What follows belongs to an exercise in optimizing a design on an open flow for small area, a short achievable clock period and few clock cycles per item; a production flow would make more cautious choices.
The RTL was checked by simulation tests, not by an equivalence proof against the original design.
Power and IR drop assume default switching activity.

## flow/config.mk

```make
export PLATFORM = sky130hd
export DESIGN_NAME = sio_ctrl
export DESIGN_NICKNAME = sio_ctrl
export VERILOG_FILES = /design/flow/design.v
export SDC_FILE = /design/flow/constraint.sdc
export NUM_CORES = 4
export LEC_CHECK = 0
export CAP_MARGIN = 20
export CORE_MARGIN = 2
export CORE_UTILIZATION = 40
export PLACE_DENSITY = 0.6
export SLEW_MARGIN = 20
```

## flow/constraint.sdc

```tcl
create_clock -name core_clock -period 6.0 [get_ports {clk}]
set_input_delay 1.2000 -clock core_clock [delete_from_list [all_inputs] [get_ports {clk}]]
set_output_delay 1.2000 -clock core_clock [all_outputs]
set_load 0.01 [all_outputs]
```

## flow/design.v

```verilog
module sio_ctrl (
    input  wire        clk,
    input  wire        rst,           
    input  wire        req_valid,
    output wire        req_ready,
    input  wire [35:0] req_word,      
    output wire        rsp_valid,
    output wire [15:0] rsp_data,
    output wire        rsp_refused,
    output wire [1:0]  rsp_mode,
    output wire [1:0]  rsp_tmode,
    output wire        rsp_sock,
    output reg         ev_valid,
    input  wire        ev_ready,
    output reg  [4:0]  ev_kind,
    output reg  [47:0] ev_data,
    input  wire        ev_ok,
    input  wire [15:0] ev_rdata
);
    localparam [3:0] OP_WRCNT   = 4'h1,
                     OP_WSIOCNT = 4'h2,
                     OP_WDATA   = 4'h3,
                     OP_RDATA   = 4'h4,
                     OP_WOTHER  = 4'h5,
                     OP_RESET   = 4'h8,
                     OP_SETDRV  = 4'h9,
                     OP_DESTROY = 4'hA;
    localparam [1:0] M_N8 = 2'd0, M_N32 = 2'd1, M_MULTI = 2'd2, M_JOY = 2'd3;
    localparam [1:0] T_IDLE = 2'd0, T_PARSE = 2'd1, T_SEND = 2'd2, T_RECV = 2'd3;
    localparam [1:0] K_NORMAL = 2'd0, K_MULTI = 2'd1, K_JOY = 2'd2;
    localparam CAP_INIT = 0, CAP_DEINIT = 1, CAP_LOAD = 2, CAP_UNLOAD = 3, CAP_WREG = 4;
    localparam [4:0] EV_ATTACH        = 5'd1,
                     EV_INIT          = 5'd2,
                     EV_DEINIT        = 5'd3,
                     EV_LOAD          = 5'd4,
                     EV_UNLOAD        = 5'd5,
                     EV_DRVWR_RCNT    = 5'd6,
                     EV_DRVWR_SIOCNT  = 5'd7,
                     EV_DRVWR_OTHER   = 5'd8,
                     EV_RAISE_IRQ     = 5'd9,
                     EV_LOG_UNSUPP    = 5'd10,
                     EV_LOG_INITFAIL  = 5'd11,
                     EV_SOCK_CONNECT  = 5'd12,
                     EV_SOCK_SEND     = 5'd13,
                     EV_SOCK_SEND_HDR = 5'd14,
                     EV_SOCK_RECV     = 5'd15,
                     EV_SOCK_CLOSE    = 5'd16;
    localparam [15:0] RCNT_RESET    = 16'h8000;
    localparam [15:0] NO_DATA       = 16'hFFFF;
    localparam [31:0] CONNECT_ADDR  = 32'h7F000001;
    localparam [15:0] CONNECT_PORT  = 16'd3141;
    localparam [15:0] Q_READY       = 16'h0004;
    localparam [15:0] Q_START       = 16'h0080;
    localparam [15:0] Q_INTCLK      = 16'h0001;
    localparam [15:0] Q_IRQEN       = 16'h4000;
    localparam [15:0] Q_MULTI_MASK  = 16'hFF83;
    localparam [15:0] Q_MULTI_FORCE = 16'h000C;
    localparam [5:0] S_IDLE      = 6'd0,
                     S_DECODE    = 6'd1,
                     S_EVENT     = 6'd2,
                     S_DONE      = 6'd3,
                     S_RD0       = 6'd4,    
                     S_RD1       = 6'd5,    
                     S_WR_FWD    = 6'd6,    
                     S_WS_FWD    = 6'd7,    
                     S_WS_ANS    = 6'd8,
                     S_WO_ANS    = 6'd9,
                     S_RX_ANS    = 6'd10,
                     S_TX_DONE   = 6'd11,
                     S_SEND_GO   = 6'd12,
                     S_CONN_ANS  = 6'd13,
                     S_DISC_DONE = 6'd14,
                     S_RS1       = 6'd15,
                     S_SD1       = 6'd16,
                     S_SD2       = 6'd17,
                     S_SD3       = 6'd18,
                     S_SD4       = 6'd19,
                     S_SD5       = 6'd20,
                     S_SD5B      = 6'd21,
                     S_SD6       = 6'd22,
                     S_DS1       = 6'd23,
                     S_DS2       = 6'd24,
                     S_DS3       = 6'd25,
                     S_DS4       = 6'd26,
                     S_DS5       = 6'd27,
                     S_DISPATCH  = 6'd28;
    reg  [15:0] rcnt;
    reg  [15:0] siocnt;
    reg  [1:0]  mode;
    reg         alive;
    reg         slot_used [0:2];
    reg  [15:0] slot_drv  [0:2];
    reg  [4:0]  slot_caps [0:2];
    reg  [1:0]  tmode;
    reg  [7:0]  buf_mem [0:254];
    reg  [7:0]  cursor;
    reg  [31:0] crc;
    reg  [15:0] length;
    reg  [15:0] in_count;
    reg  [15:0] out_count;
    reg  [31:0] pend_addr;
    reg  [15:0] pend_port;
    reg         sock;
    reg  [15:0] sock_h;
    reg  [5:0]  state;
    reg  [5:0]  ret_state;      
    reg  [5:0]  after_rd;       
    reg  [3:0]  r_op;
    reg  [15:0] r_aux;
    reg  [15:0] r_data;
    reg  [15:0] r_out;
    reg         r_refused;
    reg         r_ok;
    reg  [15:0] r_ans;
    reg  [1:0]  new_mode;
    reg  [1:0]  r_k;            
    reg         r_active;       
    assign req_ready   = (state == S_IDLE);
    assign rsp_valid   = (state == S_DONE);
    assign rsp_data    = r_out;
    assign rsp_refused = r_refused;
    assign rsp_mode    = mode;
    assign rsp_tmode   = tmode;
    assign rsp_sock    = sock;
    function [1:0] mode_map;
        input [1:0] rc;    
        input [1:0] sc;    
        begin
            if (rc[1] == 1'b0)
                mode_map = sc[0] ? M_N32 : M_N8;
            else
                mode_map = rc[0] ? M_JOY : M_MULTI;
        end
    endfunction
    function [1:0] slot_of;
        input [1:0] m;
        begin
            case (m)
                M_N8, M_N32: slot_of = K_NORMAL;
                M_MULTI:     slot_of = K_MULTI;
                default:     slot_of = K_JOY;
            endcase
        end
    endfunction
    function [15:0] quirk;
        input [1:0]  m;
        input [15:0] v;
        reg   [15:0] t;
        begin
            t = v;
            case (m)
                M_N8, M_N32: begin
                    t = t | Q_READY;
                    if ((t & Q_START) != 16'h0 && (t & Q_INTCLK) != 16'h0)
                        t = t & ~Q_START;
                end
                M_MULTI: t = (t & Q_MULTI_MASK) | Q_MULTI_FORCE;
                default: t = v;
            endcase
            quirk = t;
        end
    endfunction
    function quirk_irq;
        input [1:0]  m;
        input [15:0] v;
        begin
            quirk_irq = (m == M_N8 || m == M_N32) &&
                        (v & Q_START) != 16'h0 && (v & Q_INTCLK) != 16'h0 &&
                        (v & Q_IRQEN) != 16'h0;
        end
    endfunction
    wire [1:0]  act_k    = slot_of(mode);
    wire        act_used = slot_used[act_k];
    wire [15:0] act_drv  = slot_drv[act_k];
    wire [4:0]  act_caps = slot_caps[act_k];
    wire [1:0]  new_k    = slot_of(new_mode);
    wire [2:0]  sd_code  = r_aux[2:0];
    wire [4:0]  sd_caps  = r_aux[8:4];
    wire [15:0] sd_drv   = r_data;
    wire [7:0]  wbyte    = r_data[7:0];
    integer i;
    task emit;
        input [4:0]  kind;
        input [47:0] data;
        input [5:0]  ret;
        begin
            ev_valid  <= 1'b1;
            ev_kind   <= kind;
            ev_data   <= data;
            ret_state <= ret;
            state     <= S_EVENT;
        end
    endtask
    always @(posedge clk) begin
        if (rst) begin
            rcnt      <= RCNT_RESET;
            siocnt    <= 16'h0000;
            mode      <= mode_map(RCNT_RESET[15:14], 2'b00);
            alive     <= 1'b1;
            for (i = 0; i < 3; i = i + 1) begin
                slot_used[i] <= 1'b0;
                slot_drv[i]  <= 16'h0000;
                slot_caps[i] <= 5'h00;
            end
            tmode     <= T_IDLE;
            cursor    <= 8'd0;
            crc       <= 32'h0;
            length    <= 16'h0;
            in_count  <= 16'h0;
            out_count <= 16'h0;
            pend_addr <= 32'h0;
            pend_port <= 16'h0;
            sock      <= 1'b0;
            sock_h    <= 16'h0;
            state     <= S_IDLE;
            ret_state <= S_IDLE;
            after_rd  <= S_IDLE;
            r_op      <= 4'h0;
            r_aux     <= 16'h0;
            r_data    <= 16'h0;
            r_out     <= 16'h0;
            r_refused <= 1'b0;
            r_ok      <= 1'b0;
            r_ans     <= 16'h0;
            new_mode  <= M_N8;
            r_k       <= K_NORMAL;
            r_active  <= 1'b0;
            ev_valid  <= 1'b0;
            ev_kind   <= 5'd0;
            ev_data   <= 48'h0;
        end else begin
            case (state)
            S_IDLE: begin
                if (req_valid) begin
                    r_op      <= req_word[35:32];
                    r_aux     <= req_word[31:16];
                    r_data    <= req_word[15:0];
                    r_out     <= 16'h0000;
                    r_refused <= 1'b0;
                    state     <= S_DECODE;
                end
            end
            S_EVENT: begin
                if (ev_ready) begin
                    ev_valid <= 1'b0;
                    ev_kind  <= 5'd0;
                    ev_data  <= 48'h0;
                    r_ok     <= ev_ok;
                    r_ans    <= ev_rdata;
                    state    <= ret_state;
                end
            end
            S_DONE: begin
                state <= S_IDLE;
            end
            S_DECODE: begin
                if (!alive) begin
                    r_refused <= 1'b1;
                    state     <= S_DONE;
                end else begin
                    case (r_op)
                    OP_WRCNT: begin
                        rcnt     <= (rcnt & 16'h000F) | (r_data & 16'hFFF0);
                        new_mode <= mode_map(r_data[15:14], siocnt[13:12]);
                        after_rd <= S_WR_FWD;
                        state    <= S_RD0;
                    end
                    OP_WSIOCNT: begin
                        if (((r_data ^ siocnt) & 16'h3000) != 16'h0) begin
                            siocnt   <= r_data & 16'h3000;
                            new_mode <= mode_map(rcnt[15:14], r_data[13:12]);
                            after_rd <= S_WS_FWD;
                            state    <= S_RD0;
                        end else begin
                            state    <= S_WS_FWD;
                        end
                    end
                    OP_WOTHER: begin
                        if (act_used && act_caps[CAP_WREG])
                            emit(EV_DRVWR_OTHER, {r_aux, r_data, act_drv}, S_WO_ANS);
                        else begin
                            r_out <= r_data;
                            state <= S_DONE;
                        end
                    end
                    OP_RDATA: begin
                        if (tmode == T_RECV)
                            emit(EV_SOCK_RECV, 48'h0, S_RX_ANS);
                        else begin
                            r_out <= NO_DATA;
                            state <= S_DONE;
                        end
                    end
                    OP_WDATA: begin
                        case (tmode)
                        T_IDLE: begin
                            if (wbyte == 8'h89) begin
                                cursor <= 8'd0;
                                tmode  <= T_PARSE;
                            end
                            state <= S_DONE;
                        end
                        T_PARSE: begin
                            if (cursor == 8'd0) begin
                                if (wbyte == 8'h00 || wbyte == 8'h01 || wbyte >= 8'hFE)
                                    tmode <= T_IDLE;
                                else if (wbyte >= 8'h02 && wbyte <= 8'h07) begin
                                    buf_mem[0] <= wbyte;
                                    cursor     <= 8'd1;
                                end
                                state <= S_DONE;
                            end else if (wbyte == 8'hFE) begin
                                tmode <= T_IDLE;
                                state <= S_DISPATCH;
                            end else if (cursor < 8'd255) begin
                                buf_mem[cursor] <= wbyte;
                                cursor          <= cursor + 8'd1;
                                state           <= S_DONE;
                            end else begin
                                cursor <= 8'd0;
                                tmode  <= T_IDLE;
                                state  <= S_DONE;
                            end
                        end
                        T_SEND: begin
                            emit(EV_SOCK_SEND, {40'h0, wbyte}, S_TX_DONE);
                        end
                        default: state <= S_DONE;    
                        endcase
                    end
                    OP_RESET: begin
                        if (act_used && act_caps[CAP_UNLOAD])
                            emit(EV_UNLOAD, {32'h0, act_drv}, S_RS1);
                        else
                            state <= S_RS1;
                    end
                    OP_SETDRV: begin
                        if (sd_code >= 3'd4)
                            emit(EV_LOG_UNSUPP, 48'h0, S_DONE);
                        else begin
                            r_k      <= slot_of(sd_code[1:0]);
                            r_active <= (slot_of(mode) == slot_of(sd_code[1:0]));
                            state    <= S_SD1;
                        end
                    end
                    OP_DESTROY: begin
                        if (act_used && act_caps[CAP_UNLOAD])
                            emit(EV_UNLOAD, {32'h0, act_drv}, S_DS1);
                        else
                            state <= S_DS1;
                    end
                    default: begin
                        r_refused <= 1'b1;
                        state     <= S_DONE;
                    end
                    endcase
                end
            end
            S_RD0: begin
                if (new_mode == mode)
                    state <= after_rd;
                else if (act_used && act_caps[CAP_UNLOAD])
                    emit(EV_UNLOAD, {32'h0, act_drv}, S_RD1);
                else
                    state <= S_RD1;
            end
            S_RD1: begin
                mode <= new_mode;
                if (slot_used[new_k] && slot_caps[new_k][CAP_LOAD])
                    emit(EV_LOAD, {32'h0, slot_drv[new_k]}, after_rd);
                else
                    state <= after_rd;
            end
            S_WR_FWD: begin
                if (act_used && act_caps[CAP_WREG])
                    emit(EV_DRVWR_RCNT, {16'h0, r_data, act_drv}, S_DONE);
                else
                    state <= S_DONE;
            end
            S_WS_FWD: begin
                if (act_used && act_caps[CAP_WREG])
                    emit(EV_DRVWR_SIOCNT, {16'h0, r_data, act_drv}, S_WS_ANS);
                else begin
                    r_out <= quirk(mode, r_data);
                    if (quirk_irq(mode, r_data))
                        emit(EV_RAISE_IRQ, 48'h0, S_DONE);
                    else
                        state <= S_DONE;
                end
            end
            S_WS_ANS: begin
                r_out <= r_ans;
                state <= S_DONE;
            end
            S_WO_ANS: begin
                r_out <= r_ans;
                state <= S_DONE;
            end
            S_RX_ANS: begin
                r_out    <= {8'h00, r_ans[7:0]};
                in_count <= in_count + 16'd1;
                if (in_count + 16'd1 >= length)
                    tmode <= T_IDLE;
                state <= S_DONE;
            end
            S_TX_DONE: begin
                out_count <= out_count + 16'd1;
                if (out_count + 16'd1 >= length)
                    tmode <= T_IDLE;
                state <= S_DONE;
            end
            S_DISPATCH: begin
                case (buf_mem[0])
                8'h02: begin
                    if (cursor >= 8'd7 && sock) begin
                        crc    <= {buf_mem[4], buf_mem[3], buf_mem[2], buf_mem[1]};
                        length <= {buf_mem[6], buf_mem[5]};
                        emit(EV_SOCK_SEND_HDR,
                             {buf_mem[3], buf_mem[4], buf_mem[5], buf_mem[6], buf_mem[1], buf_mem[2]},
                             S_SEND_GO);
                    end else
                        state <= S_DONE;
                end
                8'h03: begin
                    if (sock) begin
                        tmode    <= T_RECV;
                        in_count <= 16'd0;
                    end
                    state <= S_DONE;
                end
                8'h05: begin
                    if (cursor >= 8'd7 && !sock) begin
                        pend_addr <= {buf_mem[4], buf_mem[3], buf_mem[2], buf_mem[1]};
                        pend_port <= {buf_mem[6], buf_mem[5]};
                        emit(EV_SOCK_CONNECT, {CONNECT_PORT, CONNECT_ADDR}, S_CONN_ANS);
                    end else
                        state <= S_DONE;
                end
                8'h06: begin
                    if (sock)
                        emit(EV_SOCK_CLOSE, {32'h0, sock_h}, S_DISC_DONE);
                    else
                        state <= S_DONE;
                end
                default: state <= S_DONE;    
                endcase
            end
            S_SEND_GO: begin
                tmode     <= T_SEND;
                out_count <= 16'd0;
                state     <= S_DONE;
            end
            S_CONN_ANS: begin
                if (r_ok) begin
                    sock   <= 1'b1;
                    sock_h <= r_ans;
                end
                state <= S_DONE;
            end
            S_DISC_DONE: begin
                sock  <= 1'b0;
                state <= S_DONE;
            end
            S_RS1: begin
                rcnt   <= RCNT_RESET;
                siocnt <= 16'h0000;
                mode   <= mode_map(RCNT_RESET[15:14], 2'b00);
                if (slot_used[K_MULTI] && slot_caps[K_MULTI][CAP_LOAD])
                    emit(EV_LOAD, {32'h0, slot_drv[K_MULTI]}, S_DONE);
                else
                    state <= S_DONE;
            end
            S_SD1: begin
                if (slot_used[r_k] && r_active && slot_caps[r_k][CAP_UNLOAD])
                    emit(EV_UNLOAD, {32'h0, slot_drv[r_k]}, S_SD2);
                else
                    state <= S_SD2;
            end
            S_SD2: begin
                if (slot_used[r_k] && slot_caps[r_k][CAP_DEINIT])
                    emit(EV_DEINIT, {32'h0, slot_drv[r_k]}, S_SD3);
                else
                    state <= S_SD3;
            end
            S_SD3: begin
                if (sd_drv != 16'h0)
                    emit(EV_ATTACH, {32'h0, sd_drv}, S_SD4);
                else
                    state <= S_SD6;
            end
            S_SD4: begin
                if (sd_caps[CAP_INIT])
                    emit(EV_INIT, {32'h0, sd_drv}, S_SD5);
                else
                    state <= S_SD6;
            end
            S_SD5: begin
                if (r_ok)
                    state <= S_SD6;
                else if (sd_caps[CAP_DEINIT])
                    emit(EV_DEINIT, {32'h0, sd_drv}, S_SD5B);
                else
                    state <= S_SD5B;
            end
            S_SD5B: begin
                emit(EV_LOG_INITFAIL, 48'h0, S_DONE);
            end
            S_SD6: begin
                slot_used[r_k] <= (sd_drv != 16'h0);
                slot_drv[r_k]  <= sd_drv;
                slot_caps[r_k] <= sd_caps;
                if (r_active && sd_drv != 16'h0 && sd_caps[CAP_LOAD])
                    emit(EV_LOAD, {32'h0, sd_drv}, S_DONE);
                else
                    state <= S_DONE;
            end
            S_DS1: begin
                if (slot_used[K_NORMAL] && slot_caps[K_NORMAL][CAP_DEINIT])
                    emit(EV_DEINIT, {32'h0, slot_drv[K_NORMAL]}, S_DS2);
                else
                    state <= S_DS2;
            end
            S_DS2: begin
                if (slot_used[K_MULTI] && slot_caps[K_MULTI][CAP_DEINIT])
                    emit(EV_DEINIT, {32'h0, slot_drv[K_MULTI]}, S_DS3);
                else
                    state <= S_DS3;
            end
            S_DS3: begin
                if (slot_used[K_JOY] && slot_caps[K_JOY][CAP_DEINIT])
                    emit(EV_DEINIT, {32'h0, slot_drv[K_JOY]}, S_DS4);
                else
                    state <= S_DS4;
            end
            S_DS4: begin
                if (sock)
                    emit(EV_SOCK_CLOSE, {32'h0, sock_h}, S_DS5);
                else
                    state <= S_DS5;
            end
            S_DS5: begin
                sock  <= 1'b0;
                alive <= 1'b0;
                state <= S_DONE;
            end
            default: state <= S_IDLE;
            endcase
        end
    end
endmodule
```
· · · ·
Since only a count is wanted, give the number of lines in the listing that contain the word "assign".

• **EXERCISE ANSWER**: 7